This will mean that BICS is able to link Asian and Middle Eastern traffic to Europe via two points in Marseille and southern Italy. The route is due to be completed and commercially available by the end of the year.
“At BICS we are committed to providing our customers with the very best in connectivity. Our capacity solutions – powered by an extensive global network – are unrivalled, and can easily cope with the growing capacity demand from both current and new customers,” said Shady Masarweh, head of capacity business management at BICS.
There is an increasing amounts of traffic from Asia and the Middle East, brought on in part by the launch of the AAE-1 and SMW-5 cables, putting pressure on infrastructure. Natural disasters such as outages and social conflicts all impact services.

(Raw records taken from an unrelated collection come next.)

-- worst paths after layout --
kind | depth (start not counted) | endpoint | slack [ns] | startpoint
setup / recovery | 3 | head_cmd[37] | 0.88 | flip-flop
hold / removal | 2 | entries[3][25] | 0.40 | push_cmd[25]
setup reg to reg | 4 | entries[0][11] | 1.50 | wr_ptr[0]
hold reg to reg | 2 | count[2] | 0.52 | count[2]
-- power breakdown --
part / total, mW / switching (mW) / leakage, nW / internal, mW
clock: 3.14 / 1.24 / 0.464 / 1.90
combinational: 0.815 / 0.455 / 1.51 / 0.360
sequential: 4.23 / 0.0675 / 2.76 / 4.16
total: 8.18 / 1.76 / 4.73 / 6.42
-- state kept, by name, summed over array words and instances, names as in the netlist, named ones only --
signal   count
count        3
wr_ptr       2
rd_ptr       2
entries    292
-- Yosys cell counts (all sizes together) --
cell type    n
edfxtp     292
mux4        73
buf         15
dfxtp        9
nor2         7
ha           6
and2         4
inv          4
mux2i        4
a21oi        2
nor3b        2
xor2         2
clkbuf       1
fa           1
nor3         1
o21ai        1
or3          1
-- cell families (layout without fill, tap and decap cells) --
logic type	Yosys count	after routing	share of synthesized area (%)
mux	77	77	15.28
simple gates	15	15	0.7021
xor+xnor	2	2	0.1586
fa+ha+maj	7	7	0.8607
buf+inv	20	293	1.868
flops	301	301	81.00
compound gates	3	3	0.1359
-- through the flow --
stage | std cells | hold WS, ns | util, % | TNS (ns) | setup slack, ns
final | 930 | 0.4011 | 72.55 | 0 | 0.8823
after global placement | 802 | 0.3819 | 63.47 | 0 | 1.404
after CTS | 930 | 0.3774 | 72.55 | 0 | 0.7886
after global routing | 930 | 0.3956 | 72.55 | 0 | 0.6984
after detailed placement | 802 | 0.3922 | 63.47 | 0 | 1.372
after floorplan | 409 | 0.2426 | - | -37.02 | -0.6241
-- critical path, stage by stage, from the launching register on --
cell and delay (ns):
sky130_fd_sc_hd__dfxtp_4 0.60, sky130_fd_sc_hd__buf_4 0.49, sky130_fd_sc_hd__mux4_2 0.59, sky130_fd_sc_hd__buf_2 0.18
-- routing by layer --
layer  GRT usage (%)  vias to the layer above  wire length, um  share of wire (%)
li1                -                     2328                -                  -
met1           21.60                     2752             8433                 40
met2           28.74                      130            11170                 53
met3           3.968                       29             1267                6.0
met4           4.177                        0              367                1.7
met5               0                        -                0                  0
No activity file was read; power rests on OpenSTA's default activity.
File: src/sv/sbrd_pkg.sv
`timescale 1ns / 1ps

package sbrd_pkg;

	localparam logic [5:0] SymMask = 6'h3F;
	localparam logic [5:0] RunFlag = 6'h20;
	localparam logic [5:0] LenMask = 6'h1F;
	localparam int unsigned SymBits = 6;
	localparam logic [2:0] MaxHeld = 3'd4;

	typedef struct packed {
		logic [7:0] data_byte;
		logic       packed_region;
		logic       last_byte;
	} sbrd_in_t;

	typedef struct packed {
		logic [5:0] symbol_value;
		logic [5:0] repeat_count;
		logic       last_of_input;
		logic       stream_end;
		logic       truncated_error;
	} sbrd_out_t;

	typedef struct packed {
		logic       emit;
		logic [5:0] value;
		logic [5:0] count;
		logic [5:0] lit_next;
	} sbrd_sym_t;

	// A pending literal count wins over the run flag.
	function automatic sbrd_sym_t sbrd_take(input logic [5:0] sym, input logic [5:0] lit);
		sbrd_sym_t r;
		r.emit     = 1'b1;
		r.value    = '0;
		r.count    = 6'd1;
		r.lit_next = lit;
		if (lit != 6'd0) begin
			r.value    = sym & SymMask;
			r.lit_next = lit - 6'd1;
		end else if ((sym & RunFlag) != 6'd0) begin
			r.emit     = 1'b0;
			r.lit_next = (sym & LenMask) + 6'd1;
		end else begin
			r.count = (sym & LenMask) + 6'd1;
		end
		return r;
	endfunction

endpackage

File: src/sv/six_bit_run_decompressor_unit.sv
`timescale 1ns / 1ps

// Six-bit run decompressor.
// Input channel (in_valid/in_ready/in_data) takes one compressed word per
// handshake, tagged as packed or direct and marked on the final word of a stream.
// Output channel (out_valid/out_ready/out_data) returns value and repeat-count
// words; last_of_input closes the words caused by one input word, stream_end
// closes the stream and truncated_error flags missing literals at its end.
// A stream end that yields no symbol produces one marker word with count zero.
// The first result passes through the input register and then the output
// register before the receiver can take it. An input word yielding at most one
// result leaves the input register as its result, if any, is loaded, so such
// words flow at one per cycle while the receiver does not stall; a packed word
// that yields two results holds the input register until both are loaded,
// since the single output register takes one result per cycle.
// When the receiver stalls, the output register holds its word and the input
// register fills, after which in_ready drops. Reset empties both registers and
// clears the bit accumulator and the pending literal count; no clearing pass.
module six_bit_run_decompressor_unit (
	input  logic                clk,
	input  logic                arst_n,
	input  logic                in_valid,
	output logic                in_ready,
	input  sbrd_pkg::sbrd_in_t  in_data,
	output logic                out_valid,
	input  logic                out_ready,
	output sbrd_pkg::sbrd_out_t out_data
);
	import sbrd_pkg::*;

	logic       s1_valid_s1;
	sbrd_in_t   item_s1;
	logic       phase_q;
	logic [3:0] acc_q;
	logic [2:0] held_q;
	logic [5:0] lit_q;
	logic       out_valid_q;
	sbrd_out_t  out_q;

	logic [2:0]  held_c;
	logic [3:0]  acc_mask;
	logic [11:0] comb;
	logic        two_sym;
	logic [5:0]  sym0;
	logic [5:0]  sym1;
	sbrd_sym_t   t0;
	sbrd_sym_t   t1;
	logic        e1;
	logic [1:0]  n_res;
	logic [1:0]  n_eff;
	logic [5:0]  lit_fin;
	logic [3:0]  acc_next;
	logic [2:0]  held_next;
	sbrd_out_t   res0;
	sbrd_out_t   res1;
	sbrd_out_t   sel;
	logic        load_ok;
	logic        emit_now;
	logic        finish;

	always_comb begin
		held_c   = (held_q > MaxHeld) ? MaxHeld : held_q;
		acc_mask = 4'((5'd1 << held_c) - 5'd1);
		comb     = (12'(item_s1.data_byte) << held_c) | 12'(acc_q & acc_mask);
		two_sym  = item_s1.packed_region && (held_c == MaxHeld);
		sym0     = item_s1.packed_region ? comb[5:0] : item_s1.data_byte[5:0];
		sym1     = comb[11:6];
		t0       = sbrd_take(sym0, lit_q);
		t1       = sbrd_take(sym1, t0.lit_next);
		e1       = two_sym && t1.emit;
		n_res    = {1'b0, t0.emit} + {1'b0, e1};
		lit_fin  = two_sym ? t1.lit_next : t0.lit_next;
		n_eff    = (item_s1.last_byte && (n_res == 2'd0)) ? 2'd1 : n_res;

		if (!item_s1.packed_region || two_sym) begin
			acc_next  = '0;
			held_next = '0;
		end else begin
			acc_next  = comb[9:6];
			held_next = held_c + 3'd2;
		end

		res0 = '0;
		if (t0.emit) begin
			res0.symbol_value = t0.value;
			res0.repeat_count = t0.count;
		end else if (e1) begin
			res0.symbol_value = t1.value;
			res0.repeat_count = t1.count;
		end
		res1 = '0;
		res1.symbol_value = t1.value;
		res1.repeat_count = t1.count;

		sel = phase_q ? res1 : res0;
		if (phase_q || (n_eff == 2'd1)) begin
			sel.last_of_input   = 1'b1;
			sel.stream_end      = item_s1.last_byte;
			sel.truncated_error = item_s1.last_byte && (lit_fin != 6'd0);
		end

		load_ok  = !out_valid_q || out_ready;
		emit_now = s1_valid_s1 && (n_eff != 2'd0) && load_ok;
		finish   = s1_valid_s1 && ((n_eff == 2'd0) ||
			(load_ok && (phase_q || (n_eff == 2'd1))));
	end

	assign in_ready  = !s1_valid_s1 || finish;
	assign out_valid = out_valid_q;
	assign out_data  = out_q;

	always_ff @(posedge clk or negedge arst_n) begin
		if (!arst_n) begin
			s1_valid_s1 <= 1'b0;
			phase_q     <= 1'b0;
			acc_q       <= '0;
			held_q      <= '0;
			lit_q       <= '0;
			out_valid_q <= 1'b0;
		end else begin
			if (in_ready) begin
				s1_valid_s1 <= in_valid;
			end
			if (finish) begin
				phase_q <= 1'b0;
				if (item_s1.last_byte) begin
					acc_q  <= '0;
					held_q <= '0;
					lit_q  <= '0;
				end else begin
					acc_q  <= acc_next;
					held_q <= held_next;
					lit_q  <= lit_fin;
				end
			end else if (emit_now) begin
				phase_q <= 1'b1;
			end
			if (load_ok) begin
				out_valid_q <= emit_now;
			end
		end
	end

	always_ff @(posedge clk) begin
		if (in_ready) begin
			item_s1 <= in_data;
		end
		if (emit_now) begin
			out_q <= sel;
		end
	end

`ifndef SYNTHESIS
	a_phase_two: assert property (@(posedge clk) disable iff (!arst_n)
		phase_q |-> (s1_valid_s1 && (n_res == 2'd2)))
		else $error("second result pending without a two-result word");

	a_held_even: assert property (@(posedge clk) disable iff (!arst_n)
		(held_q == 3'd0) || (held_q == 3'd2) || (held_q == 3'd4))
		else $error("bit count left an unreachable value");

	a_end_closes: assert property (@(posedge clk) disable iff (!arst_n)
		(out_valid_q && out_q.stream_end) |-> out_q.last_of_input)
		else $error("stream end on a word that does not close its input");

	a_err_at_end: assert property (@(posedge clk) disable iff (!arst_n)
		(out_valid_q && out_q.truncated_error) |-> out_q.stream_end)
		else $error("truncation flagged before the stream end");

	a_end_clears: assert property (@(posedge clk) disable iff (!arst_n)
		(finish && item_s1.last_byte) |=> ((lit_q == 6'd0) && (held_q == 3'd0)))
		else $error("state not cleared after the last word");
`endif

endmodule
--- src/tsse_pkg.sv ---
// Package for the typed stable sort engine: element type codes, sizes, command struct, compare.
`default_nettype none
package tsse_pkg;

  localparam int unsigned DefCapacity = 64;
  localparam int unsigned ValueW      = 32;
  localparam int unsigned TypeW       = 2;

  localparam logic [TypeW-1:0] TY_S16 = 2'd0;
  localparam logic [TypeW-1:0] TY_S32 = 2'd1;
  localparam logic [TypeW-1:0] TY_F32 = 2'd2;
  localparam logic [TypeW-1:0] TY_S8  = 2'd3;

  // Datapath command bundle from the sequencer
  typedef struct packed {
    logic st_we;      // element store write
    logic st_copy;    // store write data from scratch (else from input)
    logic sc_we;      // scratch write (merge step)
    logic lvalid;     // left run still has elements
    logic rvalid;     // right run still has elements
    logic out_ld;     // load result register from store read
    logic out_err;    // load result register with the error item
    logic out_final;  // tlast for a loaded result
  } dp_cmd_t;

  // True when a sorts at or before b (a <= b) under the element type.
  function automatic logic elem_le(input logic [TypeW-1:0] ty,
                                   input logic [ValueW-1:0] a,
                                   input logic [ValueW-1:0] b);
    logic [ValueW-1:0] ka;
    logic [ValueW-1:0] kb;
    logic nan_any;
    logic zeros;
    logic le;
    ka = '0;
    kb = '0;
    nan_any = 1'b0;
    zeros = 1'b0;
    le = 1'b1;
    unique case (ty)
      TY_S16: begin
        ka = {16'h0, a[15:0] ^ 16'h8000};
        kb = {16'h0, b[15:0] ^ 16'h8000};
        le = (ka <= kb);
      end
      TY_S8: begin
        ka = {24'h0, a[7:0] ^ 8'h80};
        kb = {24'h0, b[7:0] ^ 8'h80};
        le = (ka <= kb);
      end
      TY_F32: begin
        nan_any = ((a[30:23] == 8'hff) && (a[22:0] != '0)) ||
                  ((b[30:23] == 8'hff) && (b[22:0] != '0));
        zeros = (a[30:0] == '0) && (b[30:0] == '0);
        // sign-magnitude to monotonic unsigned key
        ka = a[31] ? ~a : (a | 32'h8000_0000);
        kb = b[31] ? ~b : (b | 32'h8000_0000);
        le = nan_any || zeros || (ka <= kb);
      end
      default: begin
        ka = a ^ 32'h8000_0000;
        kb = b ^ 32'h8000_0000;
        le = (ka <= kb);
      end
    endcase
    return le;
  endfunction

endpackage
`default_nettype wire

--- src/tsse_ram.sv ---
// Generic RAM: one write port, two registered read ports.
`default_nettype none
module tsse_ram #(
  parameter int unsigned Width = 32,
  parameter int unsigned Depth = 64
) (
  input  wire logic                     clk_i,
  input  wire logic                     we_i,
  input  wire logic [$clog2(Depth)-1:0] waddr_i,
  input  wire logic [Width-1:0]         wdata_i,
  input  wire logic [$clog2(Depth)-1:0] raddr_a_i,
  input  wire logic [$clog2(Depth)-1:0] raddr_b_i,
  output logic      [Width-1:0]         rdata_a_o,
  output logic      [Width-1:0]         rdata_b_o
);
  logic [Width-1:0] mem_q [Depth];

  always_ff @(posedge clk_i) begin
    if (we_i) begin
      mem_q[waddr_i] <= wdata_i;
    end
    rdata_a_o <= mem_q[raddr_a_i];
    rdata_b_o <= mem_q[raddr_b_i];
  end
endmodule
`default_nettype wire

--- src/tsse_datapath.sv ---
// Datapath: element store, merge scratch, comparator and result register.
`default_nettype none
module tsse_datapath #(
  parameter int unsigned CAPACITY = tsse_pkg::DefCapacity,
  localparam int unsigned AW = $clog2(CAPACITY)
) (
  input  wire logic                         clk_i,
  input  wire tsse_pkg::dp_cmd_t            cmd_i,
  input  wire logic [tsse_pkg::TypeW-1:0]   elem_type_i,
  input  wire logic [tsse_pkg::ValueW-1:0]  in_value_i,
  input  wire logic [AW-1:0]                st_waddr_i,
  input  wire logic [AW-1:0]                st_raddr_a_i,
  input  wire logic [AW-1:0]                st_raddr_b_i,
  input  wire logic [AW-1:0]                sc_addr_i,
  output logic                              take_left_o,
  output logic [tsse_pkg::ValueW-1:0]       out_value_o,
  output logic                              out_last_o,
  output logic                              out_err_o
);
  logic [tsse_pkg::ValueW-1:0] st_rd_a;
  logic [tsse_pkg::ValueW-1:0] st_rd_b;
  logic [tsse_pkg::ValueW-1:0] sc_rd;
  logic [tsse_pkg::ValueW-1:0] sc_rd_unused;
  logic [tsse_pkg::ValueW-1:0] st_wdata;
  logic [tsse_pkg::ValueW-1:0] sc_wdata;
  logic                        le;

  assign st_wdata = cmd_i.st_copy ? sc_rd : in_value_i;
  assign le = tsse_pkg::elem_le(elem_type_i, st_rd_a, st_rd_b);
  // left wins ties, so equal keys keep load order
  assign take_left_o = !cmd_i.rvalid || (cmd_i.lvalid && le);
  assign sc_wdata = take_left_o ? st_rd_a : st_rd_b;

  tsse_ram #(.Width(tsse_pkg::ValueW), .Depth(CAPACITY)) u_store (
    .clk_i     (clk_i),
    .we_i      (cmd_i.st_we),
    .waddr_i   (st_waddr_i),
    .wdata_i   (st_wdata),
    .raddr_a_i (st_raddr_a_i),
    .raddr_b_i (st_raddr_b_i),
    .rdata_a_o (st_rd_a),
    .rdata_b_o (st_rd_b)
  );

  tsse_ram #(.Width(tsse_pkg::ValueW), .Depth(CAPACITY)) u_scratch (
    .clk_i     (clk_i),
    .we_i      (cmd_i.sc_we),
    .waddr_i   (sc_addr_i),
    .wdata_i   (sc_wdata),
    .raddr_a_i (sc_addr_i),
    .raddr_b_i (sc_addr_i),
    .rdata_a_o (sc_rd),
    .rdata_b_o (sc_rd_unused)
  );

  always_ff @(posedge clk_i) begin
    if (cmd_i.out_err) begin
      out_value_o <= '0;
      out_last_o  <= 1'b1;
      out_err_o   <= 1'b1;
    end else if (cmd_i.out_ld) begin
      out_value_o <= st_rd_a;
      out_last_o  <= cmd_i.out_final;
      out_err_o   <= 1'b0;
    end
  end
endmodule
`default_nettype wire
## config.mk

```make
export PLATFORM = sky130hd
export DESIGN_NAME = tsse_ctrl
export DESIGN_NICKNAME = d
export VERILOG_FILES = /design/src/tsse_pkg.sv /design/src/tsse_ctrl.sv
export SDC_FILE = /design/constraint.sdc
export NUM_CORES = 1
export LEC_CHECK = 0
export BUFFER_PORTS_ARGS = -buffer_cell sky130_fd_sc_hd__clkbuf_2
export CORE_MARGIN = 3
export CORE_UTILIZATION = 45
export CTS_CLUSTER_DIAMETER = 50
export DETAILED_ROUTE_END_ITERATION = 7
export GPL_ROUTABILITY_DRIVEN = 0
export GPL_TIMING_DRIVEN = 0
export HOLD_SLACK_MARGIN = 0.06
export PLACE_DENSITY_LB_ADDON = 0.3
export SLEW_MARGIN = 20
export SYNTH_ARGS = -nofsm -noshare
export SYNTH_HDL_FRONTEND = slang
export SYNTH_SLANG_ARGS = --single-unit
```

## constraint.sdc

```tcl
create_clock -name clk_i -period 11.2 [get_ports clk_i]
set_clock_uncertainty 0.15 [all_clocks]
set_input_delay 0 -clock clk_i [delete_from_list [all_inputs] [get_ports clk_i]]
set_output_delay 0 -clock clk_i [all_outputs]
set_load 0.05 [all_outputs]
```
File: src/hw/rtl/nwsm_pkg.sv
// Shared constants, codes and types for the score matrix hash core.
// Used by every module in hw/rtl except nwsm_ram; depends on nothing else.
package nwsm_pkg;

  localparam int unsigned MaxCols = 1024;
  localparam int unsigned AlphabetSize = 32;
  localparam int unsigned SymW = 5;
  localparam int unsigned PosW = 10;
  localparam int unsigned DimW = 11;
  localparam int unsigned ScoreW = 32;
  localparam int unsigned SubstW = 8;
  localparam int unsigned SubstDepth = AlphabetSize * AlphabetSize;
  localparam int unsigned ColAddrW = $clog2(MaxCols);
  localparam int unsigned SubstAddrW = $clog2(SubstDepth);
  localparam int unsigned CfgIdxW = 2;

  localparam logic [DimW-1:0] DimLimit = DimW'(1024);
  localparam logic [ScoreW-1:0] HashSeed = ScoreW'(5381);
  localparam int unsigned HashShift = 5;

  typedef enum logic [1:0] {
    OP_CELL    = 2'd0,
    OP_LOAD    = 2'd1,
    OP_RESTART = 2'd2
  } opcode_e;

  typedef enum logic [CfgIdxW-1:0] {
    CFG_GAP  = 2'd0,
    CFG_ROWS = 2'd1,
    CFG_COLS = 2'd2
  } cfg_index_e;

  typedef struct packed {
    logic [PosW-1:0] row;
    logic [PosW-1:0] col;
    logic            first_row;
    logic            first_col;
    logic            last;
    logic            fwd;
  } cell_req_t;

  typedef struct packed {
    logic                 we;
    logic [ColAddrW-1:0]  addr;
    logic [ScoreW-1:0]    data;
  } row_wr_t;

endpackage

In response, BICS has partnered with AMS-IX, LINX, DE-CIX, NL-IX and France-IX, and offers the ability to connect to cloud service providers such as Amazon Web Services (AWS), Microsoft Azure and Google Cloud. Through this partnership it can offer disaster recovery, diverse route protection and guaranteed low-latency performance delivered and managed by a single provider, the company said.
Masarweh said: “We are constantly striving to provide customers with a fully diverse, protected network. The deployment of our third route between Marseille and Paris will proactively address any link failure problems, potential latency problems, and allow us to handle additional traffic load to ensure the best end-user experience.”